18 May 2015

Pilgrim's Progress 3

Today, Monday 18th May 2015, we reached the Cruz de Ferro, at 1528 meters, in perfect weather for walking just as the sun was kissing the earth. As I approached it, a line from a Cliff Richard song suddenly went through my head, "Lord you have so many angels in heaven, why did you have to take the only one I have ever known?" and the tears began to flow!
I dropped my pack, had a short drink of water, took my hat off and stood before the cross and sang in a clear voice the whole three verses of the Pilgrims Hymn. When I got to the last line I cracked and began to weep in earnest. After a moment I grabbed the Bears and said," come on bears, we've come a long way to do this, let's do it!" I went to the foot of the cross and sat them there and then placed the  stone from Hanna's birthplace on a rock in front of them and then read aloud the necessary prayer, amending it as follows: " Lord may this stone, a symbol of my and my dear departed soul mate, Hanna's, efforts on the pilgrimage that I lay at the foot of the cross of the Saviour, one day weigh the balance in favour of our good deeds when the deeds of our lives are judged. Let it be so. Amen."
Unashamedly I wept, took a quick picture of the Bears then we sat by my pack and cried.
When I'd recovered my composure I had one last act to perform for a friend who had given me an envelope with a letter she wanted burnt somewhere on the Camino. I said that I would do it here. I found a young German pilgrim to take a photo of me while I was doing it. Quietly I prayed that what every she had wanted to unburden would be granted her, as I burnt the envelope.
Our mission accomplished we could continue and so without further ado we set off down the mountain. 
I did not feel relieved or have a religious experience, I now just felt drained and very weary. Each step seemed hard, yet the going was easy enough at this stage. Not until much later when we got to El Acebo and stopped for coffee, orange juice and a tortilla did I feel better. The route was steep in parts and so one had to take extra care not to twist an ankle or a knee. 
On the way down an Irishman "M" stopped as he passed me to shake my hand and thank me for the wonderful singing at the Cruz de Ferro. A little later a Frenchman I also knew stopped and thanked me for the very emotive singing!
For my part I was rewarded by the views of God's Earth in the warm sunshine.

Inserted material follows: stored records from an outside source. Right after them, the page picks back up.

Background: an optimization exercise with open tools, aiming at small area, a short achievable clock period and few clock cycles per item. Do not read the settings as production practice.
Function not checked in this run: the RTL went through the layout flow alone.

`config.mk`:
```
export PLATFORM = sky130hd
export DESIGN_NAME = sw_core
export DESIGN_NICKNAME = sw_core
export VERILOG_FILES = /design/flow/design.v
export SDC_FILE = /design/flow/constraint.sdc
export NUM_CORES = 4
export LEC_CHECK = 0
export ABC_AREA = 1
export CAP_MARGIN = 20
export CORE_MARGIN = 2
export CORE_UTILIZATION = 40
export SLEW_MARGIN = 20
```
`constraint.sdc`:
```
create_clock -name core_clock -period 13.0 [get_ports {clk}]
set_input_delay 2.6000 -clock core_clock [delete_from_list [all_inputs] [get_ports {clk}]]
set_output_delay 2.6000 -clock core_clock [all_outputs]
set_load 0.01 [all_outputs]
```
`design.v`:
```
`default_nettype none
package sw_pkg;
    localparam int REF_MAX_LEN  = 16;
    localparam int READ_MAX_LEN = 8;
    localparam int SW           = 6;
endpackage
`default_nettype wire
`timescale 1ns/1ps
`default_nettype none
module sw_seq_loader (
    input  logic        clk,
    input  logic        rst,
    input  logic        i_valid,
    input  logic [31:0] i_ref_seq,
    input  logic [15:0] i_read_seq,
    input  logic [4:0]  i_ref_len,
    input  logic [3:0]  i_read_len,
    input  logic        i_credit_ok,
    output logic        o_ready,
    output logic        o_start,
    output logic [7:0]  o_match,
    output logic [3:0]  o_read_len,
    output logic        o_first,
    output logic        o_last
);
    logic       run;
    logic [3:0] cnt;
    logic       active;
    logic [1:0] ref_base;
    assign o_start  = !run && i_valid && i_credit_ok;
    assign active   = run || o_start;
    assign ref_base = i_ref_seq[2*cnt +: 2];
    always_ff @(posedge clk or posedge rst) begin
        if (rst) begin
            run     <= 1'b0;
            cnt     <= '0;
            o_ready <= 1'b0;
            o_last  <= 1'b0;
        end else begin
            o_last  <= active && ({1'b0, cnt} + 5'd1 == i_ref_len);
            o_ready <= active && !o_ready && ({1'b0, cnt} + 5'd2 >= i_ref_len);
            if (o_ready) begin
                run <= 1'b0;
                cnt <= '0;
            end else if (active) begin
                run <= 1'b1;
                cnt <= cnt + 4'd1;
            end
        end
    end
    always_ff @(posedge clk) begin
        o_first <= o_start;
        for (int r = 0; r < sw_pkg::READ_MAX_LEN; r++) begin
            o_match[r] <= (ref_base == i_read_seq[2*r +: 2]);
        end
        o_read_len <= i_read_len;
    end
endmodule
`default_nettype wire
`timescale 1ns/1ps
`default_nettype none
module sw_pe #(
    parameter int ROW = 0
) (
    input  logic       i_first,
    input  logic       i_match,
    input  logic [5:0] i_left_ht,
    input  logic [5:0] i_left_e,
    input  logic [5:0] i_diag_ht,
    output logic [5:0] o_e,
    output logic [5:0] o_key,
    output logic [5:0] o_self
);
    function automatic logic gt(input logic [5:0] a, input logic [5:0] b);
        logic g;
        g = 1'b0;
        for (int i = 0; i < 6; i++) begin
            g = (a[i] & ~b[i]) | (a[i] & g) | (~b[i] & g);
        end
        gt = g;
    endfunction
    function automatic logic [5:0] subsat(input logic [5:0] a, input int k);
        subsat = (int'(a) > k) ? 6'(int'(a) - k) : 6'd0;
    endfunction
    logic [5:0] a;
    logic [5:0] b;
    logic [5:0] d;
    logic [5:0] a2;
    logic [5:0] b2;
    logic [5:0] d2;
    logic [5:0] a4;
    logic [5:0] b4;
    logic [5:0] d4;
    logic       a_pos;
    logic       b_pos;
    logic       d_pos;
    logic       a_gt_b;
    logic       d_top;
    logic       s_d;
    logic       s_a;
    logic       s_b;
    assign a_pos = (i_left_e != 6'd0);
    assign b_pos = (int'(i_left_ht) > ROW + 7);
    assign a  = a_pos ? 6'(int'(i_left_e) - 1) : 6'd0;
    assign b  = b_pos ? 6'(int'(i_left_ht) - ROW - 7) : 6'd0;
    assign a2 = a_pos ? 6'(int'(i_left_e) + ROW + 1) : 6'(ROW + 2);
    assign b2 = b_pos ? 6'(int'(i_left_ht) - 5) : 6'(ROW + 2);
    assign a4 = a_pos ? 6'(int'(i_left_e) + ROW + 3) : 6'(ROW + 4);
    assign b4 = b_pos ? 6'(int'(i_left_ht) - 3) : 6'(ROW + 4);
    generate
        if (ROW == 0) begin : g_top
            assign d_pos = 1'b0;
            assign d  = i_match ? 6'd5 : 6'd0;
            assign d2 = i_match ? 6'd7 : 6'd2;
            assign d4 = i_match ? 6'd9 : 6'd4;
        end else begin : g_below
            assign d_pos = (int'(i_diag_ht) > ROW + 5);
            assign d  = i_match ? 6'(int'(i_diag_ht) - ROW + 2)
                      : (d_pos ? 6'(int'(i_diag_ht) - ROW - 5) : 6'd0);
            assign d2 = i_match ? 6'(int'(i_diag_ht) + 4)
                      : (d_pos ? 6'(int'(i_diag_ht) - 3) : 6'(ROW + 2));
            assign d4 = i_match ? 6'(int'(i_diag_ht) + 6)
                      : (d_pos ? 6'(int'(i_diag_ht) - 1) : 6'(ROW + 4));
        end
    endgenerate
    assign a_gt_b = gt(a, b);
    assign d_top  = !gt(a, d) && !gt(b, d);
    assign s_d    = !i_first && d_top;
    assign s_a    = !i_first && !d_top && a_gt_b;
    assign s_b    = !i_first && !d_top && !a_gt_b;
    assign o_e    = ({6{!i_first &&  a_gt_b}} & a) | ({6{!i_first && !a_gt_b}} & b);
    assign o_key  = ({6{s_d}} & d2) | ({6{s_a}} & a2) | ({6{s_b}} & b2)
                  | ({6{i_first}} & (i_match ? 6'(ROW + 7) : 6'(ROW + 2)));
    assign o_self = ({6{s_d}} & d4) | ({6{s_a}} & a4) | ({6{s_b}} & b4)
                  | ({6{i_first}} & (i_match ? 6'(ROW + 9) : 6'(ROW + 4)));
endmodule
`default_nettype wire
`timescale 1ns/1ps
`default_nettype none
module sw_pe_array (
    input  logic        clk,
    input  logic        rst,
    input  logic [7:0]  i_match,
    input  logic        i_first,
    input  logic        i_last,
    output logic [47:0] o_ht,
    output logic        o_first,
    output logic        o_last
);
    localparam int N = sw_pkg::READ_MAX_LEN;
    function automatic logic gt(input logic [5:0] a, input logic [5:0] b);
        logic g;
        g = 1'b0;
        for (int i = 0; i < 6; i++) begin
            g = (a[i] & ~b[i]) | (a[i] & g) | (~b[i] & g);
        end
        gt = g;
    endfunction
    function automatic logic [5:0] max2(input logic [5:0] a, input logic [5:0] b);
        max2 = gt(b, a) ? b : a;
    endfunction
    function automatic logic [5:0] max3(input logic [5:0] a, input logic [5:0] b,
                                        input logic [5:0] c);
        logic ab;
        logic ac;
        logic bc;
        ab = !gt(b, a);
        ac = !gt(c, a);
        bc = !gt(c, b);
        max3 = ({6{ab && ac}} & a) | ({6{!ab && bc}} & b) | ({6{!ac && !bc}} & c);
    endfunction
    function automatic logic [5:0] max4(input logic [5:0] a, input logic [5:0] b,
                                        input logic [5:0] c, input logic [5:0] d);
        logic ab;
        logic ac;
        logic ad;
        logic bc;
        logic bd;
        logic cd;
        ab = !gt(b, a);
        ac = !gt(c, a);
        ad = !gt(d, a);
        bc = !gt(c, b);
        bd = !gt(d, b);
        cd = !gt(d, c);
        max4 = ({6{ab && ac && ad}} & a) | ({6{!ab && bc && bd}} & b)
             | ({6{!ac && !bc && cd}} & c) | ({6{!ad && !bd && !cd}} & d);
    endfunction
    function automatic int ht_bits(input int r);
        ht_bits = $clog2(6 * r + 10);
    endfunction
    function automatic int e_bits(input int r);
        e_bits = $clog2(5 * r + 3);
    endfunction
    logic [5:0] ht   [0:N-1];
    logic [5:0] e    [0:N-1];
    logic [5:0] e_n  [0:N-1];
    logic [5:0] key  [0:N-1];
    logic [5:0] self [0:N-1];
    logic [5:0] ht_n [0:N-1];
    generate
        for (genvar r = 0; r < N; r++) begin : g_row
            localparam int HB = ht_bits(r);
            localparam int EB = e_bits(r);
            logic [HB-1:0] ht_q;
            logic [EB-1:0] e_q;
            logic [5:0]    diag;
            assign ht[r] = 6'(ht_q);
            assign e[r]  = 6'(e_q);
            if (r == 0) begin : g_top
                assign diag = '0;
            end else begin : g_below
                assign diag = ht[r-1];
            end
            sw_pe #(.ROW(r)) pe_inst (
                .i_first   (i_first),
                .i_match   (i_match[r]),
                .i_left_ht (ht[r]),
                .i_left_e  (e[r]),
                .i_diag_ht (diag),
                .o_e       (e_n[r]),
                .o_key     (key[r]),
                .o_self    (self[r])
            );
            always_ff @(posedge clk) begin
                ht_q <= HB'(ht_n[r]);
                e_q  <= EB'(e_n[r]);
            end
        end
    endgenerate
    logic [5:0] m0123;
    logic [5:0] m45;
    logic [5:0] m456;
    assign m0123 = max4(key[0], key[1], key[2], key[3]);
    assign m45   = max2(key[4], key[5]);
    assign m456  = max3(key[4], key[5], key[6]);
    assign ht_n[0] = self[0];
    assign ht_n[1] = max2(self[1], key[0]);
    assign ht_n[2] = max3(self[2], key[0], key[1]);
    assign ht_n[3] = max4(self[3], key[0], key[1], key[2]);
    assign ht_n[4] = max2(self[4], m0123);
    assign ht_n[5] = max3(self[5], m0123, key[4]);
    assign ht_n[6] = max3(self[6], m0123, m45);
    assign ht_n[7] = max3(self[7], m0123, m456);
    always_ff @(posedge clk or posedge rst) begin
        if (rst) begin
            o_last <= 1'b0;
        end else begin
            o_last <= i_last;
        end
    end
    always_ff @(posedge clk) begin
        o_first <= i_first;
    end
    generate
        for (genvar r = 0; r < N; r++) begin : g_out
            assign o_ht[6*r +: 6] = ht[r];
        end
    endgenerate
endmodule
`default_nettype wire
`timescale 1ns/1ps
`default_nettype none
module sw_max_select (
    input  logic        clk,
    input  logic        rst,
    input  logic        i_start,
    input  logic [47:0] i_ht,
    input  logic [3:0]  i_read_len,
    input  logic        i_first,
    input  logic        i_last,
    input  logic        i_ready,
    output logic        o_credit_ok,
    output logic        o_valid,
    output logic [9:0]  o_score,
    output logic [2:0]  o_row,
    output logic [3:0]  o_column
);
    localparam int N = sw_pkg::READ_MAX_LEN;
    function automatic logic gt(input logic [5:0] a, input logic [5:0] b);
        logic g;
        g = 1'b0;
        for (int i = 0; i < 6; i++) begin
            g = (a[i] & ~b[i]) | (a[i] & g) | (~b[i] & g);
        end
        gt = g;
    endfunction
    function automatic logic gt9(input logic [8:0] a, input logic [8:0] b);
        logic g;
        g = 1'b0;
        for (int i = 0; i < 9; i++) begin
            g = (a[i] & ~b[i]) | (a[i] & g) | (~b[i] & g);
        end
        gt9 = g;
    endfunction
    logic [7:0] row_en;
    always_ff @(posedge clk) begin
        for (int r = 0; r < N; r++) begin
            row_en[r] <= (4'(r) < i_read_len);
        end
    end
    logic [5:0] h [0:N-1];
    generate
        for (genvar r = 0; r < N; r++) begin : g_h
            assign h[r] = row_en[r] ? 6'(i_ht[6*r +: 6] - 6'(r + 4)) : 6'd0;
        end
    endgenerate
    logic [5:0] g_max [0:1];
    logic [1:0] g_idx [0:1];
    generate
        for (genvar g = 0; g < 2; g++) begin : g_half
            logic [5:0] v [0:3];
            logic [3:0] w;
            for (genvar i = 0; i < 4; i++) begin : g_v
                assign v[i] = h[4*g + i];
            end
            assign w[0] = !gt(v[1], v[0]) && !gt(v[2], v[0]) && !gt(v[3], v[0]);
            assign w[1] =  gt(v[1], v[0]) && !gt(v[2], v[1]) && !gt(v[3], v[1]);
            assign w[2] =  gt(v[2], v[0]) &&  gt(v[2], v[1]) && !gt(v[3], v[2]);
            assign w[3] =  gt(v[3], v[0]) &&  gt(v[3], v[1]) &&  gt(v[3], v[2]);
            assign g_max[g] = ({6{w[0]}} & v[0]) | ({6{w[1]}} & v[1])
                            | ({6{w[2]}} & v[2]) | ({6{w[3]}} & v[3]);
            assign g_idx[g] = {w[2] | w[3], w[1] | w[3]};
        end
    endgenerate
    logic [5:0] cmax;
    logic [2:0] crow;
    logic lo;
    assign lo   = gt(g_max[1], g_max[0]);
    assign cmax = lo ? g_max[1] : g_max[0];
    assign crow = {lo, lo ? g_idx[1] : g_idx[0]};
    logic [5:0]  c_max;
    logic [2:0]  c_row;
    logic        c_first;
    logic        c_last;
    always_ff @(posedge clk or posedge rst) begin
        if (rst) begin
            c_last <= 1'b0;
        end else begin
            c_last <= i_last;
        end
    end
    always_ff @(posedge clk) begin
        c_max   <= cmax;
        c_row   <= crow;
        c_first <= i_first;
    end
    logic [5:0]  b_score;
    logic [2:0]  b_row;
    logic [3:0]  b_col;
    logic        b_full;
    logic [3:0]  col;
    logic        win;
    logic [12:0] n_best;
    assign win    = c_first || gt9({c_max, ~c_row}, {b_score, ~b_row});
    assign n_best = win ? {c_max, c_row, (c_first ? 4'd0 : col)} : {b_score, b_row, b_col};
    logic        take;
    logic        out_free;
    logic [1:0]  inflight;
    logic [12:0] o_data;
    assign take        = o_valid && i_ready;
    assign out_free    = !o_valid || take;
    assign o_credit_ok = !inflight[1] || take;
    always_ff @(posedge clk or posedge rst) begin
        if (rst) begin
            inflight <= '0;
            o_valid  <= 1'b0;
            b_full   <= 1'b0;
        end else begin
            inflight <= inflight + 2'(i_start) - 2'(take);
            if (b_full) begin
                if (out_free) begin
                    o_valid <= 1'b1;
                    b_full  <= 1'b0;
                end
            end else if (c_last) begin
                if (out_free) begin
                    o_valid <= 1'b1;
                end else begin
                    b_full <= 1'b1;
                end
            end else if (take) begin
                o_valid <= 1'b0;
            end
        end
    end
    always_ff @(posedge clk) begin
        col <= c_first ? 4'd1 : col + 4'd1;
        if (!b_full) begin
            {b_score, b_row, b_col} <= n_best;
        end
        if (out_free) begin
            o_data <= b_full ? {b_score, b_row, b_col} : n_best;
        end
    end
    assign o_score  = {4'd0, o_data[12:7]};
    assign o_row    = o_data[6:4];
    assign o_column = o_data[3:0];
endmodule
`default_nettype wire
`timescale 1ns/1ps
`default_nettype none
module sw_core (
    input  logic        clk,
    input  logic        rst,
    input  logic        i_valid,
    input  logic [31:0] i_ref_seq,
    input  logic [15:0] i_read_seq,
    input  logic [4:0]  i_ref_len,
    input  logic [3:0]  i_read_len,
    input  logic        i_ready,
    output logic        o_ready,
    output logic        o_valid,
    output logic [9:0]  o_score,
    output logic [2:0]  o_row,
    output logic [3:0]  o_column
);
    logic        credit_ok;
    logic        start;
    logic [7:0]  match;
    logic [3:0]  c_read_len;
    logic        c_first;
    logic        c_last;
    logic [47:0] ht;
    logic        h_first;
    logic        h_last;
    sw_seq_loader loader_inst (
        .clk         (clk),
        .rst         (rst),
        .i_valid     (i_valid),
        .i_ref_seq   (i_ref_seq),
        .i_read_seq  (i_read_seq),
        .i_ref_len   (i_ref_len),
        .i_read_len  (i_read_len),
        .i_credit_ok (credit_ok),
        .o_ready     (o_ready),
        .o_start     (start),
        .o_match     (match),
        .o_read_len  (c_read_len),
        .o_first     (c_first),
        .o_last      (c_last)
    );
    sw_pe_array array_inst (
        .clk      (clk),
        .rst      (rst),
        .i_match  (match),
        .i_first  (c_first),
        .i_last   (c_last),
        .o_ht     (ht),
        .o_first  (h_first),
        .o_last   (h_last)
    );
    sw_max_select select_inst (
        .clk         (clk),
        .rst         (rst),
        .i_start     (start),
        .i_ht        (ht),
        .i_read_len  (c_read_len),
        .i_first     (h_first),
        .i_last      (h_last),
        .i_ready     (i_ready),
        .o_credit_ok (credit_ok),
        .o_valid     (o_valid),
        .o_score     (o_score),
        .o_row       (o_row),
        .o_column    (o_column)
    );
endmodule
`default_nettype wire
```
`run.sh`:
```
#!/bin/bash
# synth_recipe.tcl (not shown) runs the flow's synth.tcl, then flattens the netlist and writes it again
# the make line also repeats each setting of config.mk as NAME=value (left out here)
make -C /OpenROAD-flow-scripts/flow DESIGN_CONFIG=/design/flow/config.mk WORK_HOME=/design/flow/orfs CLKGATE_MAP_FILE= SYNTH_SCRIPT=/design/flow/synth_recipe.tcl finish
```
==> key figures <==
Placed design
  • DP Wirelength: between 50,000 and 60,000 um
  • I/O Buffers: 75
  • Setup Slack @ Placement: ~7.3 ns
  • Cell Count Post-Placement: between 4k and 5k
  • Final GP Congestion: between 0.9 and 1

Route
  • DR pass1 iterations: 5
  • DRC Markers: 0
  • WL/cell: between 15 and 20 um
  • Antenna Violating Nets Remaining: 0
  • Post-Route WL: between 70,000 and 80,000 um
  • DR vias: roughly 24k
  • Drt via density: about 5.3
  • Violation count after the first detailed-route iteration: a little over 2k

Floorplanning
  • Die H: between 200 and 250 um
  • Initial Util: 40.6%
  • I/O Pins: 80
  • Core area: between 50,000 and 60,000 sq um
  • Site row count: between 80 and 90
  • Die Wd: 238 um
  • Die area: 56,700 sq um

Critical path
  • Required @ worst endpoint: approximately 13 ns
  • Setup slack, reg-to-reg: roughly 7.1 ns
  • Crit-path max FO: 15
  • R2r startpoint: array_inst.g_row[4].ht_q[0]$_DFF_P_
  • Kind of end point of the critical path: register
  • Critical Path Most Common Cell: nand2_1
  • Crit Path Category: reg -> reg
  • RR Endpoint: array_inst.g_row[6].ht_q[5]$_DFF_P_
  • Slowest cell delay on critical path: slightly above 0.6 ns
  • R2R depth: 38
  • Worst path arrival time: roughly 6.3 ns
  • Delay-heaviest family, CP: simple AND/OR/NAND/NOR gates
  • Slowest-stage cell, CP: dfxtp_1
  • Worst setup SP type: register
  • Buf+Inv Stages, Crit Path: 8

Timing
  • RSZ-0062 raised after global routing: no
  • Final period util: a little under half
  • Min Tclk post-route: 5.88 ns
  • Setup Viol. Count Final: 0
  • Clock Skew: 0.0130 ns
  • Final Hold Fails: 0
  • Slew headroom: about a quarter
  • Worst-Margin Slew: ~1.1 ns
  • Worst setup margin: between 7 and 8 ns
  • Worst hold slack: about 0.33 ns
  • Max Fclk: 170 MHz
  • Max Slew Vio Count: 0
  • Setup TNS: 0 ns

Hold path
  • HP Start: array_inst.o_first$_DFF_P_
  • Hold endpoint: select_inst.c_first$_DFF_P_
  • Hold depth: 0
  • Hold WC Path Type: reg -> reg

Layout
  • Final #Nets: 4,069
  • Antenna Cells: 0
  • Layout cell share with drive strength beyond 1: between 6 and 7%
  • Fin cells: between 4k and 5k
  • Commonest non-fill, non-tap cell in the layout: nand2_1
  • Area Growth Syn to Fin: 8.75%
  • Highest-count cells in the layout ignoring fill and taps: 1,125 x nand2_1, 543 x inv_1, 363 x nor2_1, 355 x nand3_1, 238 x o21ai_0
  • Layout fillers: around 6k

Run
  • MaxCap Viol Count: 0

Logic synthesis
  • Prevailing post-synth register cell: dfxtp_1
  • Share of the synthesized area in the top cell type: about a fifth
  • Post-synth EDFFs: 26
  • Synth top area cells: nand2_1 19%, dfxtp_1 10%, ha_1 9.4%, inv_1 9.3%, nand3_1 8.1%
  • Sequential fraction of the synthesis area: 15.5%
  • Cell area after synthesis: around 22,000 sq um
  • Synth area leader: nand2_1
  • Register bit total from synthesis: roughly 150
  • Unique masters post-synth: 71
  • Mean post-synth cell area: about 5.8 sq um
  • Cells after Synth: roughly 3.8k
  • Async SR Flop Fraction: between 8 and 9%
  • Synth warn: 25

CTS
  • Clk buf depth: 2
  • Worst-path clk slew: 0.08 ns
  • Worst-Skew Late Latency: roughly 0.5 ns
  • CTS tree: yes
  • CTS buffer count: 17
  • Setup Buffers After CTS: 0
  • CTS Hold Bufs: 0
  • Clock root cell: clkbuf_16
  • PostCTS Resize Cnt: 0
  • H-tree depth: 4
  • CTS Sinks: approximately 150

GRT
  • Total GRT Usage: approximately a quarter
  • Grt total ovfl: 0
  • Vias in the first global route: approximately 22k
  • Pin count of the biggest net entering global routing: slightly above 40
  • First-pass GRT wire length: around 120,000 um
  • Initial antenna violation count: 0

Status
  • Status: complete, no violations
## sequential cells by signal, indices dropped and copies added (netlist names), 2 cells and up
signal                  flops
array_inst.g_row.ht_q      42
select_inst.inflight        2
loader_inst.o_match         8
select_inst.b_row           3
select_inst.o_data         13
loader_inst.cnt             4
select_inst.b_col           4
select_inst.c_max           6
select_inst.col             4
array_inst.g_row.e_q       36
select_inst.row_en          8
select_inst.c_row           3
select_inst.b_score         6
loader_inst.o_read_len      4
## final cells by class
class / count / area [sq um] / share of cell area (%)
well taps: 696 / 871 / 3.65
multi-input cells: 2991 / 15900 / 66.7
inverters: 601 / 2270 / 9.50
clock buffers: 17 / 425 / 1.78
flip-flops and latches: 153 / 3390 / 14.2
clock inverters: 15 / 211 / 0.887
repair buffers: 80 / 788 / 3.31
## synthesized netlist by cell type (23+ instances only)
master    instances
nand2_1        1125
inv_1           543
nor2_1          363
nand3_1         355
o21ai_0         238
ha_1            164
dfxtp_1         114
a21oi_1         111
o22ai_1          94
nand4_1          73
xor2_1           60
nand2_2          55
inv_2            48
xnor2_1          36
nor3_1           32
o221ai_1         28
edfxtp_1         26
nor2_2           26
o21ai_1          26
o211ai_1         23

                      The Roman bridge leading into Molinaseca
By the time we had got across the bridge in Molinaseca we had had enough and on the way to finding the municipal Albergue, "M" the Irishman stopped me to invite me to have a beer with him later at 18:00hrs. 

I must have looked all in when I got there, for the hospitalero carried my bag up the two flights of stairs to our bed. We were the first to arrive too.
It's been an emotionally charged day, but one that has exceeded my expectations. God's Earth is good and the people on and along the Camino, also!